Dormire poco per un prolungato periodo di tempo è ben più insidioso di una notte trascorsa completamente in bianco,
perché diventa difficile, se non impossibile, recuperare il sonno perso, col risultato che le funzioni del nostro cervello
rimangono compromesse. Lo studio condotto da Daniel Cohen del Beth Israel Deaconess Medical Center di Boston
dimostra che per recuperare "il dormire poco", cioè meno di 6 ore per molte notti di seguito, non basterà una bella dormita di
10 ore consecutive con conseguenti problemi nel svolgere al meglio le attività quotidiane.
Lo studio evidenzia come gli effetti del debito cronico di sonno sono differenti e più gravi di quelli della perdita di sonno acuta,
perché il recupero è lento e difficile, sempre che sia possibile del tutto. Una spiegazione potrebbe essere nel nostro cervello:
una molecola, l'adenosina, entra in circolo quando dormiamo poco e se l'insonnia diventa cronica il segnale inviato
dall'adenosina diventa "assordante" per il cervello e difficilmente rientra.

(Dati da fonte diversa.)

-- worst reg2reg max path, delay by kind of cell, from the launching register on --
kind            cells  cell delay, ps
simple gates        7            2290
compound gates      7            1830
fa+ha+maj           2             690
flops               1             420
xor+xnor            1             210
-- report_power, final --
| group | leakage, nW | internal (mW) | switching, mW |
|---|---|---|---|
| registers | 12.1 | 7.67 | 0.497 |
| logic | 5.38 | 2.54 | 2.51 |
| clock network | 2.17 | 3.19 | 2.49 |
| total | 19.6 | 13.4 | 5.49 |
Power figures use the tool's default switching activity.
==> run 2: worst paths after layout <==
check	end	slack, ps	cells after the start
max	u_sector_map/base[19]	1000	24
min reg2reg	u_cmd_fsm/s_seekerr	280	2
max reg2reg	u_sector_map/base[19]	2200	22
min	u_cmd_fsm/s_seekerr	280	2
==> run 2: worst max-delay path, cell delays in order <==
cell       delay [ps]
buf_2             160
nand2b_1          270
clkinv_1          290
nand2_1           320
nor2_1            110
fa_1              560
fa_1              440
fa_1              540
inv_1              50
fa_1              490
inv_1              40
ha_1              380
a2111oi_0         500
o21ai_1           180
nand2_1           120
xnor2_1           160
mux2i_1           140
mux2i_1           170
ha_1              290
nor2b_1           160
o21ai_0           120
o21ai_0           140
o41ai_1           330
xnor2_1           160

La perdita di sonno provoca danni anche alle nostre capacità mnemoniche ed a quelle di apprendimento. Non era ben chiara la differenza
tra gli effetti di una singola notte in bianco e il cronico dormire poco, che per molti "nottambuli" è quasi uno stile di vita.
Il ricercatore ha confrontato il comportamento e le reazione di soggetti rimasti 24 ore di seguito con altri che hanno dormito una media
di 5,6 ore a notte per 3 settimane. Nel primo caso, per la maggior parte di loro è bastata una dormita di 10 ore per recuperare
la notte in bianco; nel secondo caso il recupero non si è rivelato per nulla sufficiente. Le persone con un debito di sonno cronico,
infatti, diminuiscono le proprie performance cognitive ora dopo ora, con una vera debacle nelle ore serali.

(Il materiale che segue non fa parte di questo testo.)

## src/source/glb_param_pkg.sv

```systemverilog
/*
 * global buffer parallel-config parameters
 *   bank geometry and read latency
 *   dma word count width and done delay
 *   cgra configuration register sizes
 */
`default_nettype none

package glb_param_pkg;

    // bank word geometry
    localparam int BANK_DATA_WIDTH = 64;
    // byte step between consecutive words
    localparam int BANK_DATA_BYTE = BANK_DATA_WIDTH / 8;
    // low address bits dropped to get a word index
    localparam int BANK_BYTE_OFFSET = $clog2(BANK_DATA_BYTE);

    // byte address, wraps modulo 2048
    localparam int GLB_ADDR_WIDTH = 11;
    // 256 words per bank
    localparam int BANK_DEPTH = (1 << GLB_ADDR_WIDTH) / BANK_DATA_BYTE;

    // request registered to data valid
    localparam int BANK_RD_LATENCY = 2;

    // dma word count
    localparam int MAX_NUM_CFGS_WIDTH = 8;

    // cgra configuration registers
    localparam int CGRA_CFG_ADDR_WIDTH = 8;
    localparam int CGRA_CFG_DATA_WIDTH = 32;
    localparam int CGRA_CFG_NUM_REGS = 1 << CGRA_CFG_ADDR_WIDTH;

    // end of count to pc_done_pulse
    // covers bank latency plus the response register
    localparam int DONE_DELAY = BANK_RD_LATENCY + 1;

endpackage

`default_nettype wire

```

## src/source/glb_packet_pkg.sv

```systemverilog
/*
 * global buffer packet types
 *   dma_pc_header_t  run header of the pc dma
 *   wr_packet_t      bank load
 *   rdrq_packet_t    bank read request
 *   rdrs_packet_t    bank read response
 *   cgra_cfg_t       one configuration write
 */
`default_nettype none

package glb_packet_pkg;

    // start byte address and word count of one run
    typedef struct packed {
        logic [glb_param_pkg::GLB_ADDR_WIDTH-1:0]     start_addr;
        logic [glb_param_pkg::MAX_NUM_CFGS_WIDTH-1:0] num_cfgs;
    } dma_pc_header_t;

    // bank load, byte addressed
    typedef struct packed {
        logic                                      wr_en;
        logic [glb_param_pkg::GLB_ADDR_WIDTH-1:0]  wr_addr;
        logic [glb_param_pkg::BANK_DATA_WIDTH-1:0] wr_data;
    } wr_packet_t;

    // read request, one per cycle while rd_en is high
    typedef struct packed {
        logic                                     rd_en;
        logic [glb_param_pkg::GLB_ADDR_WIDTH-1:0] rd_addr;
    } rdrq_packet_t;

    // read response, data only meaningful with valid
    typedef struct packed {
        logic [glb_param_pkg::BANK_DATA_WIDTH-1:0] rd_data;
        logic                                      rd_data_valid;
    } rdrs_packet_t;

    // configuration write into the cgra register file
    // bank word bits 31:0 are the data, bits 39:32 the address
    typedef struct packed {
        logic                                          cfg_wr_en;
        logic [glb_param_pkg::CGRA_CFG_ADDR_WIDTH-1:0] cfg_addr;
        logic [glb_param_pkg::CGRA_CFG_DATA_WIDTH-1:0] cfg_data;
    } cgra_cfg_t;

endpackage

`default_nettype wire

```

## src/source/glb_shift.sv

```systemverilog
/*
 * glb_shift
 *   fixed-depth register delay line
 *   payload type given by parameter, cleared by reset
 */
`timescale 1ns/100ps
`default_nettype none

module glb_shift #(
    parameter type data_t = logic,
    parameter int  depth  = 1
) (
    input  logic  clk,
    input  logic  reset,
    input  logic  clk_en,
    input  data_t data_in,
    output data_t data_out
);

    // one register per stage
    data_t pipe [depth];

    always_ff @(posedge clk or posedge reset) begin
        if (reset) begin
            for (int i = 0; i < depth; i++) begin
                pipe[i] <= '0;
            end
        end else if (clk_en) begin
            // head of the chain
            pipe[0] <= data_in;
            // remaining stages move one step
            for (int i = 1; i < depth; i++) begin
                pipe[i] <= pipe[i-1];
            end
        end
    end

    // tail of the chain, depth cycles after data_in
    assign data_out = pipe[depth-1];

endmodule

`default_nettype wire

```

## src/source/glb_pc_dma.sv

```systemverilog
/*
 * glb_pc_dma
 *   parallel-configuration dma
 *   start handshake, address walk and read requests
 *   response register split into configuration writes
 *   done pulse through a fixed delay line
 */
`timescale 1ns/100ps
`default_nettype none

module glb_pc_dma (
    input  logic                           clk,
    input  logic                           reset,

    // configuration write toward the array
    output glb_packet_pkg::cgra_cfg_t      cgra_cfg_c2sw,

    // bank read path
    output glb_packet_pkg::rdrq_packet_t   rdrq_packet,
    input  glb_packet_pkg::rdrs_packet_t   rdrs_packet,

    // run setup
    input  logic                           cfg_pc_dma_mode,
    input  glb_packet_pkg::dma_pc_header_t cfg_pc_dma_header,

    // start and done pulses
    input  logic                           pc_start_pulse,
    output logic                           pc_done_pulse
);

    // start handshake
    logic start_q;
    logic start_internal;

    // run state
    logic                                         pc_run;
    logic [glb_param_pkg::MAX_NUM_CFGS_WIDTH-1:0] cfg_cnt;
    logic [glb_param_pkg::GLB_ADDR_WIDTH-1:0]     addr;
    logic                                         end_of_count;
    logic                                         done_internal;

    // registered read request
    logic                                     rd_en_q;
    logic [glb_param_pkg::GLB_ADDR_WIDTH-1:0] rd_addr_q;

    // registered read response
    logic [glb_param_pkg::BANK_DATA_WIDTH-1:0] rd_data_q;
    logic                                      rd_valid_q;

    // running with nothing left to request
    assign end_of_count = pc_run && (cfg_cnt == '0);

    // edge 0 samples the pulse with its mode
    // edge 1 accepts it unless a run is pending or active
    always_ff @(posedge clk or posedge reset) begin
        if (reset) begin
            start_q        <= 1'b0;
            start_internal <= 1'b0;
        end else begin
            start_q        <= pc_start_pulse && cfg_pc_dma_mode;
            start_internal <= start_q && !pc_run && !start_internal;
        end
    end

    // run flag, set by the accepted start, cleared after the last request
    always_ff @(posedge clk or posedge reset) begin
        if (reset) begin
            pc_run <= 1'b0;
        end else if (start_internal) begin
            pc_run <= 1'b1;
        end else if (end_of_count) begin
            pc_run <= 1'b0;
        end
    end

    // down-counter and byte address
    always_ff @(posedge clk or posedge reset) begin
        if (reset) begin
            cfg_cnt <= '0;
            addr    <= '0;
        end else if (start_internal) begin
            cfg_cnt <= cfg_pc_dma_header.num_cfgs;
            addr    <= cfg_pc_dma_header.start_addr;
        end else if (pc_run && (cfg_cnt != '0)) begin
            cfg_cnt <= cfg_cnt - 1'b1;
            // wraps at the end of the bank
            addr    <= addr + glb_param_pkg::GLB_ADDR_WIDTH'(glb_param_pkg::BANK_DATA_BYTE);
        end
    end

    // one read per cycle while words remain
    always_ff @(posedge clk or posedge reset) begin
        if (reset) begin
            rd_en_q <= 1'b0;
        end else begin
            rd_en_q <= pc_run && (cfg_cnt != '0);
        end
    end

    always_ff @(posedge clk) begin
        if (pc_run && (cfg_cnt != '0)) begin
            rd_addr_q <= addr;
        end
    end

    assign rdrq_packet.rd_en   = rd_en_q;
    assign rdrq_packet.rd_addr = rd_addr_q;

    // response register
    // only one dma on the bank, so valid alone marks our words
    always_ff @(posedge clk or posedge reset) begin
        if (reset) begin
            rd_valid_q <= 1'b0;
        end else begin
            rd_valid_q <= rdrs_packet.rd_data_valid;
        end
    end

    always_ff @(posedge clk) begin
        if (rdrs_packet.rd_data_valid) begin
            rd_data_q <= rdrs_packet.rd_data;
        end
    end

    // word split into register address and data
    assign cgra_cfg_c2sw.cfg_wr_en = rd_valid_q;
    assign cgra_cfg_c2sw.cfg_addr  =
        rd_data_q[glb_param_pkg::CGRA_CFG_DATA_WIDTH +: glb_param_pkg::CGRA_CFG_ADDR_WIDTH];
    assign cgra_cfg_c2sw.cfg_data  = rd_data_q[0 +: glb_param_pkg::CGRA_CFG_DATA_WIDTH];

    // end-of-count pulse, one cycle at run flag clear
    always_ff @(posedge clk or posedge reset) begin
        if (reset) begin
            done_internal <= 1'b0;
        end else begin
            done_internal <= end_of_count;
        end
    end

    // lands one cycle after the last write
    glb_shift #(
        .data_t (logic),
        .depth  (glb_param_pkg::DONE_DELAY)
    ) u_done_shift (
        .clk      (clk),
        .reset    (reset),
        .clk_en   (1'b1),
        .data_in  (done_internal),
        .data_out (pc_done_pulse)
    );

endmodule

`default_nettype wire

```

## config.mk

```make
export PLATFORM = sky130hd
export DESIGN_NAME = glb_pc_dma
export DESIGN_NICKNAME = d
export VERILOG_FILES = /design/src/source/glb_param_pkg.sv /design/src/source/glb_packet_pkg.sv /design/src/source/glb_shift.sv /design/src/source/glb_pc_dma.sv
export SDC_FILE = /design/constraint.sdc
export NUM_CORES = 1
export LEC_CHECK = 0
export ABC_AREA = 1
export BUFFER_PORTS_ARGS = -buffer_cell sky130_fd_sc_hd__clkbuf_2
export CAP_MARGIN = 0
export CORE_ASPECT_RATIO = 1.5
export CORE_MARGIN = 2
export CORE_UTILIZATION = 45
export CTS_BUF_LIST = sky130_fd_sc_hd__clkbuf_8
export DETAILED_ROUTE_END_ITERATION = 12
export GPL_ROUTABILITY_DRIVEN = 0
export HOLD_SLACK_MARGIN = 0.15
export PLACE_DENSITY = 0.78
export SLEW_MARGIN = 20
export SYNTH_ARGS = -nofsm -noshare
export SYNTH_HDL_FRONTEND = slang
export SYNTH_SLANG_ARGS = --single-unit
```

## constraint.sdc

```tcl
create_clock -name clk -period 2.6 [get_ports clk]
set_input_delay 0.26 -clock clk [delete_from_list [all_inputs] [get_ports clk]]
set_output_delay 0.26 -clock clk [all_outputs]
set_load 0.005 [all_outputs]
```

# Yosys cells after proc, flatten, opt, wreduce, memory -nomap -nowiden
# Index checks and enable logic that the tools add are counted.
[op_classes]
n_mux = 6
n_addsub = 2
reduce_logical = 11
[op_table]
columns = ["cell", "n"]
rows = [
  ["2-to-1 mux 11 bit", 2],
  ["2-to-1 mux 8 bit", 2],
  ["adder 11 x 4 -> 11 bit, second input constant", 1],
  ["logical NOT 8 bit", 1],
  ["nonzero test 8 bit", 1],
  ["subtractor 8 x 1 -> 8 bit, second input constant", 1],
  ["logical AND 1 bit", 5],
  ["nonzero test 2 bit", 2],
  ["logical NOT 1 bit", 2],
  ["2-to-1 mux 1 bit", 2],
]
[word_totals]
register_bits = 79
input_bits = 88
out_inout_bits = 54
elab_cells = 32

# Logic depth before layout (Yosys ltp)
# Gate-level depths: netlist of the first run.
[depth]
word_depth = 4
depth_mapped = 10
ltp_nobuf = 9

# By module
# Synthesis of the first run repeated with hierarchy kept, for this count alone.
[hier_totals]
cells_unflattened = 260
area_unflattened_um2 = 3124.2
[modules_own_cells]
columns = ["mod", "area_per_inst_um2", "cells_per_inst", "seq_area_each_um2", "instances"]
rows = [
  ["glb_pc_dma", 3007.9, 246, 2157.1, 1],
  ["glb_shift", 116.4, 14, 75.1, 1],
]

# Least setup slack after synthesis of the first run
# OpenSTA, ideal clock, no wires.
[synth_path]
path_kind = "register to register"
start = "register cfg_cnt[0] in the netlist's numbering"
end = "register rd_addr_q[0] in the netlist's numbering, enable pin"
setup_ns = 0.316
synth_period_minus_slack_ns = 1.425
required_time_ns = 2.284
arrival_time_ns = 1.109
path_slack_ns = 1.175
n_path_buf = 1
path_stages_with_launch = 9
path_cell_list = "dfrtp_1 > inv_2 > ha_1 > nand2_1 > nor2_1 > nand2_2 > nand2_4 > buf_6 > inv_2"
[synth_between]
elab_chain_cells = 2
[synth_rtl]
columns = ["element", "line_no", "source"]
rows = [
  ["start, declared", "glb_pc_dma.sv:37", "logic [glb_param_pkg::MAX_NUM_CFGS_WIDTH-1:0] cfg_cnt;"],
  ["start signal, assigned", "glb_pc_dma.sv:82", "cfg_cnt <= cfg_pc_dma_header.num_cfgs;"],
  ["start signal, assigned", "glb_pc_dma.sv:85", "cfg_cnt <= cfg_cnt - 1'b1;"],
  ["nonzero test 8 bit", "glb_pc_dma.sv:101", "if (pc_run && (cfg_cnt != '0)) begin"],
  ["logical AND 1 bit", "glb_pc_dma.sv:101", ""],
  ["end signal, assigned", "glb_pc_dma.sv:102", "rd_addr_q <= addr;"],
  ["end, declared", "glb_pc_dma.sv:44", "logic [glb_param_pkg::GLB_ADDR_WIDTH-1:0] rd_addr_q;"],
]
# No other way between the ends.
# A chain may end at the register's enable or synchronous reset.

# Final worst setup path of the first run
[layout_path]
start = "register cfg_cnt[1] in the netlist's numbering"
end = "register addr[9] in the netlist's numbering"
[layout_between]
elab_chain_cells = 3
[layout_rtl]
columns = ["element", "line_no", "source"]
rows = [
  ["nonzero test 8 bit", "glb_pc_dma.sv:84", "end else if (pc_run && (cfg_cnt != '0)) begin"],
  ["logical AND 1 bit", "glb_pc_dma.sv:84", ""],
  ["nonzero test 2 bit (no source line)", "n/a", ""],
  ["end signal, assigned", "glb_pc_dma.sv:83", "addr <= cfg_pc_dma_header.start_addr;"],
  ["end signal, assigned", "glb_pc_dma.sv:87", "addr <= addr + glb_param_pkg::GLB_ADDR_WIDTH'(glb_param_pkg::BANK_DATA_BYTE);"],
  ["end, declared", "glb_pc_dma.sv:38", "logic [glb_param_pkg::GLB_ADDR_WIDTH-1:0] addr;"],
]
# No other way between the ends.

==> impl_results.md, run 1 <==
- CP endpoint kind: register
- Antenna fix cells: 0
- Via count: about 2,400
- Vias in the first global route: around 2,400
- Internal power: approximately 2500 µW
- Post-route setup TNS: 0 ns
- PostCTS Resize Cnt: 0
- DP HPWL: 4.654 mm
- Total detailed-routing wirelength: approximately 7 mm
- First-pass GRT wire length: around 12 mm
- Area Growth Syn to Fin: 43.49%
- Crit path cell chain: inv_1 -> ha_1 -> nand2_1 -> nor2_1 -> nand2_2 -> nand2_4 -> nand2_4 -> nand3_2 -> nand2_1
- Setup CP Type: reg -> reg
- Combinational share of power: 30.3%
- Worst skew pair latency: 0.35 ns
- Syn nets: 340
- Max-cap violation count: 0
- Final hold vios: 0
- Max incr delay on CP: between 0.3 and 0.4 ns
- Post-DR wirelength/cell: between 10 and 15 µm
- Hold_sp: cfg_pc_dma_header[3]
- CP max-delay cell: dfrtp_1
- Drt via density: 4.836
- Hold Path Sink: cfg_cnt[3]$_DFFE_PP0P_
- Slew @ Worst Pin: 0.9753 ns
- Reg-to-Reg Start: cfg_cnt[1]$_DFFE_PP0P_
- Hold WS: between 0.2 and 0.25 ns
- CP required: 2.83 ns
- Cell Pwr Density: between 800 and 900 mW/mm²
- Largest net degree at the start of global routing: 42
- Synthesized flop and latch total: 79
- Routed Antenna Nets: 0
- Largest area contributor in the netlist: edfxtp_1
- TritonCTS sink count: 79
- Power share of the clock group: between 10% and 20%
- Post-route DRC: 0
- Worst hold stages: 5
- EDFF count, synth: 51
- CP max FO: 14
- Iteration-0 DRC Markers: 127
- Max-slew headroom: between 30% and 40%
- NetSw: about 1300 µW
- Tot GR Track Use: between 20% and 30%
- Tcrit/Tclk final: roughly three fifths
- Synth async-reset ratio: 35.44%
- Leakage: roughly 0.0021 µW
- Most area-consuming cells after synthesis: edfxtp_1 (50%), dfrtp_1 (23%), nand2_1 (9.5%)
- Mapped Cells: 249
- Crit path time final: approximately 1.6 ns
- Core area: approximately 0.0065 mm²
- Reg-to-reg slack, setup: about 1.0 ns
- Full die area: around 0.0075 mm²
- Worst-case reg-to-reg path depth: 9
- Drt first pass iters: 4
- Kind of cell adding the most delay to the critical path: simple AND/OR/NAND/NOR gates
- Fin cells: 505
- CTS max path bufs: 2
- Synth Flop Type: edfxtp_1
- Final setup viols: 0
- Fin. max-slew vios: 0
- Initial core utilization: between 40% and 50%
- Htree depth: 3
- Final net count: 515
- GR Overflow Total: 0
- Cell Rows: 36
- Share of layout cells above drive strength 1: between 30% and 40%
- Worst clock skew: 0.01137 ns
- Die W: around 71 µm
- CP Data Arrival Time: ~1.8 ns
- Yosys warnings: 0
- Cts bufs inserted: 9
- Clock root cell: clkbuf_8
- Net Sw Frac: about a third
- Clk pin slew, worst setup/hold paths: 0.08 ns
- Post-Syn Area: 0.003058 mm²
- Post-synth cell types: 26
- RSZ-0062 raised after global routing: no
- Peak supply drop: 0.6377 mV
- Yosys top cell area share: about 50%
- Post-synthesis sequential area ratio: between 70 and 80%
- IO Count: around 140
- Cells after DPL: 436
- Die height: approximately 100 µm
- CTS tree: done
- Sequential group share of total power: around half
- Status: completed
- WP buf/inv: 1
- Top-count cell post-synth: nand2_1
- HP Class: in -> reg
- Critical R2R Capture: addr[9]$_DFFE_PP0P_
- Most common library cells after synthesis: nand2_1 (77), edfxtp_1 (51), dfrtp_1 (28), nand3_1 (27), nor2_1 (13)
- Average size of a mapped cell: ~12 µm²
- Max Fclk: between 600 and 700 MHz
- Initial antenna violation count: 0
- CP startpoint kind: register
- PortBufs: roughly 120
## placed cells by master, fill, tap and decap left out
master	synthesis	final
dlygate4sd3_1	0	53
nand2_1	77	77
dfrtp_1	28	28
nor2_1	13	13
nand3_2	2	2
xnor2_1	2	2
or2_1	1	1
o21ai_2	4	4
inv_1	11	15
nand3b_1	1	1
xor2_1	2	2
nand2_2	1	1
nor2_4	1	1
nand3_1	27	27
ha_1	3	3
nor2_2	1	1
nand2_4	2	2
or2_2	1	1
clkbuf_8	0	10
clkinv_2	0	2
inv_2	6	6
clkbuf_2	0	117
edfxtp_1	51	51
buf_4	2	2
o21ai_0	6	6
nand4_1	1	1
## power groups by stage
stage,clock network [µW],logic [µW],registers (µW)
6_report,753,1150,1900
5_1_grt,835,1330,1950
4_1_cts,779,1160,1900
3_5_place_dp,0,1090,1930
3_3_place_gp,0,1050,1910
2_1_floorplan,0,756,1900
## kinds of logic (layout without fill, tap and decap cells)
logic type	count (synthesis)	in the layout	synth area share, %
and+or+nand+nor	128	128	18.50
buffers and inverters	25	205	4.010
adders and majority gates	3	3	1.228
xor gates and xnor gates	4	4	1.146
AOI/OAI and AO/OA	10	10	2.128
DFF	79	79	73.00
## state kept, by name, indices dropped and copies added, names as in the netlist, 2 cells and up
name and flops:
rd_data_q 40, addr 11, rd_addr_q 11, cfg_cnt 8
u_done_shift.pipe 2
## what timing repair did
item | 4_1_cts | 5_1_grt
buffers inserted | 0 | 0
hold buffers | 53 | 0
hold endpoints to repair | 79 | 0
## area by class of cell
type	instances	area [µm²]
clock buffers	10	137.6
multi-input cells	145	703.2
flip-flops and latches	79	2232
inverters	17	63.81
well taps	76	95.09
repair buffers	172	1131
clock inverters	6	25.02
fillers	462	2143
## worst min-delay path, delay by kind of cell
family | cells | cell delay, ns
buffers and inverters | 1 | 0.08
and+or+nand+nor | 4 | 0.18
## how the worst max path moves through the flow
stage,end,start,slack (ns),cells after the start
after CTS,cfg_cnt[4]$_DFFE_PP0P_,cfg_cnt[1]$_DFFE_PP0P_,1.0,9
after floorplan,rd_addr_q[0]$_DFFE_PP_,cfg_cnt[0]$_DFFE_PP0P_,1.17,8
final,addr[9]$_DFFE_PP0P_,cfg_cnt[1]$_DFFE_PP0P_,1.01,9
after detailed placement,cfg_cnt[4]$_DFFE_PP0P_,cfg_cnt[0]$_DFFE_PP0P_,1.0,9
after global placement,cfg_cnt[4]$_DFFE_PP0P_,cfg_cnt[0]$_DFFE_PP0P_,1.05,9
after global routing,cfg_cnt[0]$_DFFE_PP0P_,cfg_cnt[1]$_DFFE_PP0P_,0.88,9
## metrics by stage
stage	util (%)	worst slack (ns)	instance area, µm²	power (µW)
floorplan	-	1.175	3058	2659
global placement	56.57	1.053	3695	2960
detailed placement	56.57	0.9981	3695	3023
CTS	67.18	0.9990	4388	3844
global route	67.18	0.8799	4388	4112
finish	67.18	1.013	4388	3809
## per-layer routing
metal	part of all wire, %	up-vias	wire length, µm	GRT usage, %
met2	50	120	3553	33.53
met3	9.9	11	702	6.461
met5	0	-	0	0
li1	-	1180	-	-
met1	39	1131	2749	24.38
met4	1.7	0	119	8.491
Power figures use the tool's default switching activity.
==> inputs of run 2 (changes only) <==
clock period = 1.55 ns   (was 2.6 ns; I/O delays follow)
==> impl_results.md, run 2 (synthesized netlist as in run 1, its figures left out) <==
- Crit path time final: between 1 and 1.5 ns
- Share of layout cells above drive strength 1: a little over a third
- Most common cell after layout, fill and taps aside: clkbuf_2
- CP required: 1.79 ns
- Total detailed-routing wirelength: ~7.7 mm
- Worst clock skew: ~0.0064 ns
- Drt via density: 4.845
- Post-route setup TNS: 0 ns
- PortBufs: around 120
- CP startpoint kind: register
- CP endpoint kind: register
- RSZ-0062 raised after global routing: yes
- CP Data Arrival Time: 1.73 ns
- Max-cap violation count: 0
- GR Overflow Total: 0
- Final hold vios: 0
- Leakage: ~0.0022 µW
- Max reg flops: 40
- Fin. max-slew vios: 0
- Status: completed
- Htree depth: 3
- Cts bufs inserted: 9
- Final setup viols: 0
- Die height: 105.0 µm
- Biggest regs: rd_data_q: 40 flops, addr: 11 flops, rd_addr_q: 11 flops
- Hold WS: approximately 0.35 ns
- Final net count: ~530
- TritonCTS sink count: 79
- Worst skew pair latency: 0.35 ns
- CTS tree: done
- Clk pin slew, worst setup/hold paths: roughly 0.08 ns
- Setup CP Type: reg -> reg
- Area Growth Syn to Fin: 51.19%
- Largest net degree at the start of global routing: 42
- Final instance area: 0.004623 mm²
- Placed instance area: approximately 0.0037 mm²
- Iteration-0 DRC Markers: between 100 and 150
- Slew @ Worst Pin: between 0.4 and 0.5 ns
- Peak supply drop: between 1 and 1.5 mV
- Max-slew headroom: a little over two thirds
- Commonest cells after routing, fill and taps aside: clkbuf_2 (117), nand2_1 (77), dlygate4sd3_1 (63), edfxtp_1 (51), dfrtp_1 (28)
- DP HPWL: 4.682 mm
- Post-DR wirelength/cell: ~15 µm
- HP Class: reg -> reg
- Crit path cell chain: inv_1 -> ha_1 -> nand2_1 -> nor2_1 -> nand2_2 -> nand2_8 -> nand2_8 -> nand2_1 -> o21ai_2
- First-pass GRT wire length: 12.43 mm
- Cell Pwr Density: approximately 1500 mW/mm²
- Cell Rows: 36
- Via count: 2,529
- Post-route DRC: 0
- Antenna fix cells: 0
- Clock root cell: clkbuf_8
- CP max-delay cell: dfrtp_1
- CTS max path bufs: 2
- Vias in the first global route: about 2,600
- Routed Antenna Nets: 0
- IO Count: 142
- Drt first pass iters: 4
- Full die area: about 0.0075 mm²
- Tcrit/Tclk final: roughly 96%
- Initial antenna violation count: 0
- Max Fclk: 671.4 MHz
- Core area: between 0.006 and 0.007 mm²
- Max incr delay on CP: slightly below 0.4 ns
- Register with the most flip-flops: rd_data_q
- CP max FO: 14
- Tot GR Track Use: 21.91%
- Die W: approximately 70 µm
- Initial core utilization: between 40% and 50%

"Una precedente ricerca - spiega Cohen - dimostrava come stare svegli 24 ore di seguito equivalesse ad una dose di alcol nel sangue
superiore a quella dei limiti consentiti per chi guida. Il nostro lavoro mostra che un debito cronico di sonno causa un deterioramento più rapido
delle abilità per ogni ora che si resta svegli".